Chikankari is an intricate shadow work type of embroidery, which is usually delicate. Initially, on colourless Muslins called Tanzeb, embroidery was done using White Yarn. However, Today other fine fabrics such as cotton, georgette, Chiffon and more are also used. Initially an embellishment used for clothes decoration only, the Chikankari embroidery work has now spread to items like cushion covers, table covers, linen covers and so.
There are more than one explanation to the evolution of the term of Chikankari. One of them states that the work Chikankari is derived from the persian word Chakeen , which means creating delicate patterns on fabric.

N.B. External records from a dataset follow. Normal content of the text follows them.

This design comes from an exercise in tuning for small area, a short achievable clock period and few clock cycles per item on the open sky130 flow, not from production work. No run shown here included a check of the RTL's function; only the layout flow was run. Power is estimated from default activity; no workload was simulated.

## flow/design.v (module list and top-level ports; edited modules follow where they fit)
// module csa_layer: 1633 lines
// module result_buffer: 91 lines
// module wallace_mult: 33 lines
module wallace_mult (
	input  logic                  clk,
	input  logic                  rst_n,
	input  logic                  in_valid,
	input  wallace_pkg::operand_t a,
	input  wallace_pkg::operand_t b,
	output logic                  in_credit,
	output logic                  out_valid,
	output wallace_pkg::product_t product,
	input  logic                  out_credit
);
  // ...
==> flow/run.sh <==
#!/bin/bash
# synth_recipe.tcl (not shown) runs the flow's synth.tcl, then flattens the netlist and writes it again
# the make line also repeats each setting of config.mk as NAME=value (left out here)
make -C /OpenROAD-flow-scripts/flow DESIGN_CONFIG=/design/flow/config.mk WORK_HOME=/design/flow/orfs CLKGATE_MAP_FILE= SYNTH_SCRIPT=/design/flow/synth_recipe.tcl finish
==> flow/config.mk <==
export PLATFORM = sky130hd
export DESIGN_NAME = wallace_mult
export DESIGN_NICKNAME = wallace_mult
export VERILOG_FILES = /design/flow/design.v
export SDC_FILE = /design/flow/constraint.sdc
export NUM_CORES = 4
export LEC_CHECK = 0
export ABC_AREA = 1
export CAP_MARGIN = 20
export CORE_MARGIN = 2
export CORE_UTILIZATION = 40
export CTS_CLUSTER_DIAMETER = 80
export CTS_CLUSTER_SIZE = 30
export SETUP_SLACK_MARGIN = 1.8
export SLEW_MARGIN = 20
==> flow/constraint.sdc <==
create_clock -name core_clock -period 4.0 [get_ports {clk}]
set_input_delay 0.8000 -clock core_clock [delete_from_list [all_inputs] [get_ports {clk}]]
set_output_delay 0.8000 -clock core_clock [all_outputs]
set_load 0.01 [all_outputs]
==> results.tsv, run 1 <==
metric	value	unit
Final setup viols	0	
xor and xnor fraction of the mapped netlist area	0.0628	
critical path cell sequence	clkinvlp_2 > o22ai_1 > a221oi_2 > xor2_2 > fa_1	
Synthesized Nets	1640	
CP Buf/Inv Count	1	
DRT met1 WL	16300	um
Synth top cells by count	285 x edfxtp_1, 233 x nand2_1, 149 x inv_1	
wire per inst	17.8	um
Syn Std Cell Area	16900	um^2
Synth area leader	edfxtp_1	
worst hold path depth	0	
Synth Instances	1458	
Pleak	8.12	nW
flops & latches, synth	301	
CP max-delay cell	fa_1	
Top FF cell, synth	edfxtp_1	
measured slew at the worst slew-check pin	777	ps
Seq pwr share	0.441	
Synth top area share	0.507	
Largest register FFs	100	
cell internal pwr	8.21	mW
fin crit period	2240	ps
FP Rows	75	
final core occ	0.479	
Starting Density	0.404	
Clk pwr share	0.147	
GP Congestion	0.938	
FILL cells	3624	
Vert. Die Dim	209	um
Top reg by flops	u_csa.st2_q	
# resized after CTS	76	
largest net degree at the start of global routing	101	
max layer used	met5	
Detailed Place HPWL	26500	um
Max Cap Viol	0	
die span in x	209	um
switching share of power	0.360	
status	complete, no violations	
Pre-antenna DRT Iters	6	
number of global-route vias before repair	11000	
most frequent cells in the layout	285 x edfxtp_1, 230 x nand2_1, 119 x inv_1	
Non-clock buffers	202	
hold buffer count at CTS	0	
RSZ-0062 raised after global routing	yes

Some claim it might be a distorted version of the word Siquin, which was used for a coin with a value of Rs.4, for which the work was once sold. Another theory links the word to the East Bengal language, in which Chikan meant fine.

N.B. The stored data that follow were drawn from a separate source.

This is an optimization exercise on Yosys and OpenROAD, whose aim is small area, a short achievable clock period and few clock cycles per item, not a production implementation. No run shown here included a check of the RTL's function; only the layout flow was run. Power is estimated from default activity; no workload was simulated.

--- design.v ---
`default_nettype none
package sird_pkg;
  localparam int VALUE_W = 32;
  localparam int SYM_W   = 8;
  localparam int LEN_W   = 5;
  localparam int NCELL   = 14;    
  localparam int KSTEP   = 2;     
  localparam logic [SYM_W-1:0] CHAR_MINUS = 8'h2D;
  localparam logic [SYM_W-1:0] CHAR_PLUS  = 8'h2B;
endpackage
`default_nettype wire
`default_nettype none
import sird_pkg::*;
module sird_front (
  input  wire logic              clk,
  input  wire logic              rst_n,
  input  wire logic              cfg_wr,
  input  wire logic [LEN_W-1:0]  base_length,
  input  wire logic [127:0]      symbols,
  input  wire logic [SYM_W-1:0]  sym_val,       
  output logic                   chk_busy,
  output logic [3:0]             chk_idx,
  output logic                   chk_done,
  output logic                   chk_bad
);
  logic [15:0]      lenmask;
  logic             p_v;
  logic [SYM_W-1:0] p_sym;
  logic [3:0]       p_idx;
  logic             hit;
  always_comb begin
    for (int j = 0; j < 16; j++) lenmask[j] = (5'(j) < base_length);
  end
  always_comb begin
    hit = (p_sym == CHAR_PLUS) || (p_sym == CHAR_MINUS);
    for (int j = 1; j < 16; j++) begin
      if (lenmask[j] && (4'(j) > p_idx) && (symbols[8*j +: 8] == p_sym)) hit = 1'b1;
    end
  end
  always_ff @(posedge clk) begin
    if (!rst_n) begin
      chk_busy <= 1'b0;
      chk_bad  <= 1'b0;
      chk_idx  <= '0;
      p_v      <= 1'b0;
    end else if (cfg_wr) begin
      chk_busy <= 1'b1;
      chk_bad  <= 1'b0;
      chk_idx  <= '0;
      p_v      <= 1'b0;
    end else begin
      if (p_v && hit) chk_bad <= 1'b1;
      p_v <= chk_busy && lenmask[chk_idx];
      if (chk_busy) begin
        chk_idx <= chk_idx + 4'd1;
        if (chk_idx == 4'd15 || !lenmask[chk_idx + 4'd1]) chk_busy <= 1'b0;
      end
    end
  end
  always_ff @(posedge clk) begin
    if (chk_busy) begin
      p_sym <= sym_val;
      p_idx <= chk_idx;
    end
  end
  assign chk_done = !chk_busy && !p_v;
endmodule
`default_nettype wire
`default_nettype none
import sird_pkg::*;
module sird_queue (
  input  wire logic                 clk,
  input  wire logic                 flush,        
  input  wire logic                 in_tvalid,
  output logic                      in_tready,
  input  wire logic [31:0]          in_tdata,
  input  wire logic [3:0]           cf_k0,        
  input  wire logic [3:0]           cf_k1,        
  input  wire logic [2:0]           cf_off,
  input  wire logic                 cf_odd,
  input  wire logic                 copy,         
  output logic                      res_v,
  output logic                      res_neg,
  output logic [NCELL*4-1:0]        cells
);
  localparam int CW = NCELL * 4;
  function automatic logic [CW-1:0] dd_step(input logic [CW-1:0] c, input logic b,
                                             input logic [3:0] k0, input logic [3:0] k1,
                                             input logic odd);
    logic [NCELL-1:0] g, p, gg, pp, gn, pn;
    logic [NCELL:0]   cy;
    logic [3:0]       u;
    logic [CW-1:0]    r;
    for (int i = 0; i < NCELL; i++) begin
      u    = c[4*i +: 4];
      g[i] = u[3];
      p[i] = odd && (u == 4'd7);
    end
    gg = g;
    pp = p;
    for (int d = 1; d < NCELL; d = d * 2) begin
      gn = gg;
      pn = pp;
      for (int i = d; i < NCELL; i++) begin
        gn[i] = gg[i] | (pp[i] & gg[i-d]);
        pn[i] = pp[i] & pp[i-d];
      end
      gg = gn;
      pp = pn;
    end
    cy[0] = b;
    for (int i = 0; i < NCELL; i++) cy[i+1] = gg[i] | (pp[i] & b);
    for (int i = 0; i < NCELL; i++) begin
      u = c[4*i +: 4];
      r[4*i +: 4] = {u[2:0], cy[i]} + (cy[i+1] ? k1 : k0);
    end
    dd_step = r;
  endfunction
  logic          m_busy, m_started, m_neg;
  logic [31:0]   m_r;
  logic [5:0]    m_cnt;
  logic          step, last_step, m_load;
  logic          m_busy_n, res_v_n;
  logic [5:0]    m_cnt_n;
  logic          sk16, sk8, sk4;
  logic [31:0]   nzv;          
  logic [32:0]   nzi;          
  logic          nz31_r, nz30_r, nz28_r, nz24_r, nz16_r;
  logic [KSTEP-1:0] abits;     
  logic          z16, z8, z4;  
  logic [CW-1:0] cells_run, cells_first, cells_nxt;
  always_comb begin
    nzv[0] = 1'b0;
    for (int i = 1; i < 32; i++) nzv[i] = nzv[i-1] | m_r[i-1];
    nzi[0] = 1'b0;
    for (int i = 1; i < 33; i++) nzi[i] = nzi[i-1] | in_tdata[i-1];
    abits[KSTEP-1] = m_r[31] ^ (m_neg & nz31_r);
    abits[KSTEP-2] = m_r[30] ^ (m_neg & nz30_r);
    z16 = (m_neg && nz16_r) ? (m_r[31:16] == 16'hFFFF) : (m_r[31:16] == 16'h0000);
    z8  = (m_neg && nz24_r) ? (m_r[31:24] == 8'hFF)    : (m_r[31:24] == 8'h00);
    z4  = (m_neg && nz28_r) ? (m_r[31:28] == 4'hF)     : (m_r[31:28] == 4'h0);
  end
  assign sk16      = m_busy && !m_started && z16 && (m_cnt > 6'd16);
  assign sk8       = m_busy && !m_started && !sk16 && z8 && (m_cnt > 6'd8);
  assign sk4       = m_busy && !m_started && !sk16 && !sk8 && z4 && (m_cnt > 6'd4);
  assign step      = m_busy && !sk16 && !sk8 && !sk4 && (!res_v || copy);
  assign last_step = step && (m_cnt == 6'(KSTEP));
  assign m_load    = in_tvalid && in_tready;
  always_comb begin
    cells_run = cells;
    for (int k = 0; k < KSTEP; k++) begin
      cells_run = dd_step(cells_run, abits[KSTEP-1-k], cf_k0, cf_k1, cf_odd);
    end
    for (int i = 0; i < NCELL; i++) cells_first[4*i +: 4] = {1'b0, cf_off};
    cells_first[3:0] = 4'({1'b0, cf_off} + 4'(abits));
    cells_nxt = m_started ? cells_run : cells_first;
  end
  always_comb begin
    m_busy_n = m_load ? 1'b1 : (last_step ? 1'b0 : m_busy);
    res_v_n  = last_step ? 1'b1 : (copy ? 1'b0 : res_v);
    m_cnt_n  = m_load ? 6'd32 : sk16 ? m_cnt - 6'd16 : sk8 ? m_cnt - 6'd8 :
               sk4 ? m_cnt - 6'd4 : step ? m_cnt - 6'd2 : m_cnt;
  end
  always_ff @(posedge clk) begin
    if (flush) in_tready <= 1'b1;
    else       in_tready <= !m_busy_n || (m_cnt_n == 6'd2 && !res_v_n);
  end
  always_ff @(posedge clk) begin
    if (flush) begin
      m_busy <= 1'b0;
      res_v  <= 1'b0;
    end else begin
      if (m_load)         m_busy <= 1'b1;
      else if (last_step) m_busy <= 1'b0;
      if (last_step)      res_v  <= 1'b1;
      else if (copy)      res_v  <= 1'b0;
    end
  end
  always_ff @(posedge clk) begin
    if (m_load) begin
      m_r       <= in_tdata;
      m_cnt     <= 6'd32;
      m_started <= 1'b0;
      m_neg     <= in_tdata[31];
      nz31_r    <= nzi[31];
      nz30_r    <= nzi[30];
      nz28_r    <= nzi[28];
      nz24_r    <= nzi[24];
      nz16_r    <= nzi[16];
    end else if (sk16) begin
      m_r    <= {m_r[15:0], 16'd0};
      m_cnt  <= m_cnt - 6'd16;
      nz31_r <= nzv[15];
      nz30_r <= nzv[14];
      nz28_r <= nzv[12];
      nz24_r <= nzv[8];
      nz16_r <= nzv[0];
    end else if (sk8) begin
      m_r    <= {m_r[23:0], 8'd0};
      m_cnt  <= m_cnt - 6'd8;
      nz31_r <= nzv[23];
      nz30_r <= nzv[22];
      nz28_r <= nzv[20];
      nz24_r <= nzv[16];
      nz16_r <= nzv[8];
    end else if (sk4) begin
      m_r    <= {m_r[27:0], 4'd0};
      m_cnt  <= m_cnt - 6'd4;
      nz31_r <= nzv[27];
      nz30_r <= nzv[26];
      nz28_r <= nzv[24];
      nz24_r <= nzv[20];
      nz16_r <= nzv[12];
    end else if (step) begin
      m_r       <= {m_r[29:0], 2'd0};
      m_cnt     <= m_cnt - 6'd2;
      m_started <= 1'b1;
      nz31_r    <= nzv[29];
      nz30_r    <= nzv[28];
      nz28_r    <= nzv[26];
      nz24_r    <= nzv[22];
      nz16_r    <= nzv[14];
    end
    if (step)      cells   <= cells_nxt;
    if (last_step) res_neg <= m_neg;
  end
endmodule
`default_nettype wire
`default_nettype none
import sird_pkg::*;
module sird_back (
  input  wire logic                 clk,
  input  wire logic                 flush,
  input  wire logic                 rst_n,
  input  wire logic                 cf_m2,
  input  wire logic                 cf_m3,
  input  wire logic                 cf_m4,
  input  wire logic [2:0]           cf_off,
  input  wire logic [127:0]         symbols,
  input  wire logic                 res_v,
  input  wire logic                 res_neg,
  input  wire logic [NCELL*4-1:0]   cells,
  input  wire logic                 chk_done,
  input  wire logic                 table_ok,
  input  wire logic                 chk_busy,
  input  wire logic [3:0]           chk_idx,
  output logic                      copy,
  output logic [SYM_W-1:0]          sym_val,
  output logic                      out_tvalid,
  input  wire logic                 out_tready,
  output logic [SYM_W-1:0]          out_tdata,
  output logic                      out_tlast
);
  localparam int CW = NCELL * 4;
  logic          e_v, e_sign;
  logic [CW-1:0] e_cells;
  logic [3:0]    e_i;
  logic [1:0]    e_j;
  logic [3:0]    e_digit;
  logic          e_lastpos, e_fin;
  logic [1:0]    jmax;
  logic [3:0]    i0, topv;
  logic [1:0]    j0;
  logic [1:0]    q_cnt;          
  logic [5:0]    q0, q1;         
  logic [5:0]    q_new;
  logic          f_adv, push, pop, out_load;
  logic          out_v, out_l;
  logic [7:0]    out_d;
  logic [3:0]    sym_sel;
  assign out_load  = !out_v || out_tready;
  assign f_adv     = (q_cnt != 2'd2);
  assign push      = e_v && f_adv;
  assign pop       = out_load && (q_cnt != 2'd0);
  assign e_lastpos = (e_i == 4'd0) && (e_j == 2'd0);
  assign e_fin     = e_v && f_adv && !e_sign && e_lastpos;
  assign copy      = res_v && chk_done && (!e_v || e_fin);
  assign jmax      = cf_m2 ? 2'd3 : ((cf_m3 || cf_m4) ? 2'd1 : 2'd0);
  always_comb begin
    i0   = '0;
    topv = cells[3:0];
    for (int i = 1; i < NCELL; i++) begin
      if (cells[4*i +: 4] != {1'b0, cf_off}) begin
        i0   = 4'(i);
        topv = cells[4*i +: 4];
      end
    end
    if (cf_m2)      j0 = topv[3] ? 2'd3 : topv[2] ? 2'd2 : topv[1] ? 2'd1 : 2'd0;
    else if (cf_m4) j0 = (topv[3:2] != 2'd0) ? 2'd1 : 2'd0;
    else if (cf_m3) j0 = (topv >= 4'd6) ? 2'd1 : 2'd0;
    else            j0 = 2'd0;
  end
  always_comb begin
    logic [3:0] u;
    logic [1:0] hi3, lo3;
    u = e_cells[{e_i, 2'b00} +: 4];
    case (u)
      4'd3:    begin hi3 = 2'd0; lo3 = 2'd0; end
      4'd4:    begin hi3 = 2'd0; lo3 = 2'd1; end
      4'd5:    begin hi3 = 2'd0; lo3 = 2'd2; end
      4'd6:    begin hi3 = 2'd1; lo3 = 2'd0; end
      4'd7:    begin hi3 = 2'd1; lo3 = 2'd1; end
      4'd8:    begin hi3 = 2'd1; lo3 = 2'd2; end
      4'd9:    begin hi3 = 2'd2; lo3 = 2'd0; end
      4'd10:   begin hi3 = 2'd2; lo3 = 2'd1; end
      default: begin hi3 = 2'd2; lo3 = 2'd2; end
    endcase
    if (cf_m2)      e_digit = {3'd0, u[e_j]};
    else if (cf_m4) e_digit = e_j[0] ? {2'd0, u[3:2]} : {2'd0, u[1:0]};
    else if (cf_m3) e_digit = {2'd0, e_j[0] ? hi3 : lo3};
    else            e_digit = u - {1'b0, cf_off};
  end
  assign q_new = {e_sign, !e_sign && e_lastpos, e_digit};
  always_ff @(posedge clk) begin
    if (flush) begin
      e_v   <= 1'b0;
      q_cnt <= 2'd0;
    end else begin
      if (copy && table_ok) e_v <= 1'b1;
      else if (e_fin)       e_v <= 1'b0;
      if (push && !pop)      q_cnt <= q_cnt + 2'd1;
      else if (pop && !push) q_cnt <= q_cnt - 2'd1;
    end
  end
  always_ff @(posedge clk) begin
    if (pop) begin
      q0 <= (push && q_cnt == 2'd1) ? q_new : q1;
    end else if (push && q_cnt == 2'd0) begin
      q0 <= q_new;
    end
    if (push && (q_cnt == 2'd1) && !pop) q1 <= q_new;
  end
  always_ff @(posedge clk) begin
    if (copy) begin
      e_cells <= cells;
      e_i     <= i0;
      e_j     <= j0;
      e_sign  <= res_neg;
    end else if (push) begin
      if (e_sign) begin
        e_sign <= 1'b0;
      end else if (e_j == 2'd0) begin
        e_i <= e_i - 4'd1;
        e_j <= jmax;
      end else begin
        e_j <= e_j - 2'd1;
      end
    end
  end
  assign sym_sel = chk_busy ? chk_idx : q0[3:0];
  assign sym_val = symbols[{sym_sel, 3'b000} +: 8];
  always_ff @(posedge clk) begin
    if (!rst_n) begin
      out_v <= 1'b0;
    end else if (out_load) begin
      out_v <= (q_cnt != 2'd0);
    end
  end
  always_ff @(posedge clk) begin
    if (pop) begin
      out_d <= q0[5] ? CHAR_MINUS : sym_val;
      out_l <= q0[4];
    end
  end
  assign out_tvalid = out_v;
  assign out_tdata  = out_d;
  assign out_tlast  = out_l;
endmodule
`default_nettype wire
`default_nettype none
import sird_pkg::*;
module signed_integer_to_radix_digits_core (
  input  wire logic        clk,
  input  wire logic        rst_n,
  input  wire logic        in_tvalid,
  output logic             in_tready,
  input  wire logic [31:0] in_tdata,      
  output logic             out_tvalid,
  input  wire logic        out_tready,
  output logic [7:0]       out_tdata,     
  output logic             out_tlast,
  input  wire logic        cfg_psel,
  input  wire logic        cfg_penable,
  input  wire logic        cfg_pwrite,
  input  wire logic [4:0]  cfg_paddr,
  input  wire logic [63:0] cfg_pwdata,
  output logic [63:0]      cfg_prdata,
  output logic             cfg_pready
);
  logic [LEN_W-1:0] base_length_r;
  logic [63:0]      symbols_low_r;
  logic [63:0]      symbols_high_r;
  logic [127:0]     symbols;
  logic             cfg_wr;
  logic             flush;
  assign cfg_pready = 1'b1;
  assign cfg_wr     = cfg_psel && cfg_penable && cfg_pwrite;
  assign flush      = !rst_n || cfg_wr;
  assign symbols    = {symbols_high_r, symbols_low_r};
  always_ff @(posedge clk) begin
    if (!rst_n) begin
      base_length_r  <= '0;
      symbols_low_r  <= '0;
      symbols_high_r <= '0;
    end else if (cfg_wr) begin
      case (cfg_paddr[4:3])
        2'd0: base_length_r  <= cfg_pwdata[LEN_W-1:0];
        2'd1: symbols_low_r  <= cfg_pwdata;
        2'd2: symbols_high_r <= cfg_pwdata;
        default: ;
      endcase
    end
  end
  always_ff @(posedge clk) begin
    case (cfg_paddr[4:3])
      2'd0:    cfg_prdata <= {59'd0, base_length_r};
      2'd1:    cfg_prdata <= symbols_low_r;
      2'd2:    cfg_prdata <= symbols_high_r;
      default: cfg_prdata <= '0;
    endcase
  end
  logic       cf_m2, cf_m3, cf_m4, cf_odd, cf_ok;
  logic [2:0] cf_off;
  logic [3:0] cf_k0, cf_k1;
  always_ff @(posedge clk) begin
    logic [4:0] rr;
    logic [4:0] off;
    rr = (base_length_r == 5'd2 || base_length_r == 5'd4) ? 5'd16 :
         (base_length_r == 5'd3) ? 5'd9 : base_length_r;
    off = 5'd8 - ((rr + 5'd1) >> 1);
    cf_m2  <= (base_length_r == 5'd2);
    cf_m3  <= (base_length_r == 5'd3);
    cf_m4  <= (base_length_r == 5'd4);
    cf_odd <= rr[0];
    cf_off <= off[2:0];
    cf_k0  <= 4'(5'd0 - off);
    cf_k1  <= 4'(5'd0 - off - rr);
    cf_ok  <= (base_length_r >= 5'd2) && (base_length_r <= 5'd16);
  end
  logic                chk_busy, chk_done, chk_bad;
  logic [3:0]          chk_idx;
  logic [SYM_W-1:0]    sym_val;
  logic                copy, res_v, res_neg;
  logic [NCELL*4-1:0]  cells;
  sird_front u_check (
    .clk         (clk),
    .rst_n       (rst_n),
    .cfg_wr      (cfg_wr),
    .base_length (base_length_r),
    .symbols     (symbols),
    .sym_val     (sym_val),
    .chk_busy    (chk_busy),
    .chk_idx     (chk_idx),
    .chk_done    (chk_done),
    .chk_bad     (chk_bad)
  );
  sird_queue u_conv (
    .clk       (clk),
    .flush     (flush),
    .in_tvalid (in_tvalid),
    .in_tready (in_tready),
    .in_tdata  (in_tdata),
    .cf_off    (cf_off),
    .cf_k0   (cf_k0),
    .cf_k1   (cf_k1),
    .cf_odd  (cf_odd),
    .copy    (copy),
    .res_v   (res_v),
    .res_neg (res_neg),
    .cells   (cells)
  );
  sird_back u_emit (
    .clk        (clk),
    .flush      (flush),
    .rst_n      (rst_n),
    .cf_m2      (cf_m2),
    .cf_m3      (cf_m3),
    .cf_m4      (cf_m4),
    .cf_off     (cf_off),
    .symbols    (symbols),
    .res_v      (res_v),
    .res_neg    (res_neg),
    .cells      (cells),
    .chk_done   (chk_done),
    .table_ok   (cf_ok && !chk_bad),
    .chk_busy   (chk_busy),
    .chk_idx    (chk_idx),
    .copy       (copy),
    .sym_val    (sym_val),
    .out_tvalid (out_tvalid),
    .out_tready (out_tready),
    .out_tdata  (out_tdata),
    .out_tlast  (out_tlast)
  );
endmodule
`default_nettype wire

There are many references of Indian Chikankari dating back to ancient times, as old as 3rd Century BC. A Greek traveller by the name of Megasthenes, mentioned the use of flowered muslins by Indians in his writings. There are also multiple stories regarding the Origin of Chikankari in India, which all differ a lot. In one of these stories, apparently a traveller was passing through a village of Lucknow, stopped and requested a poor peasant for some water. The peasant despite having little served water to the traveller. The delighted traveller wanted to reward the hospitality of the peasant, and thus taught him the art of Chikankari. He believed that this way he won't ever go to sleep hungry. The city of Lucknow is the place with the most renowned Chikankari work. Another story credits Noor Jahan, the queen of Emperor Jahangir, for introducing the art of Chikankari embroidery to India.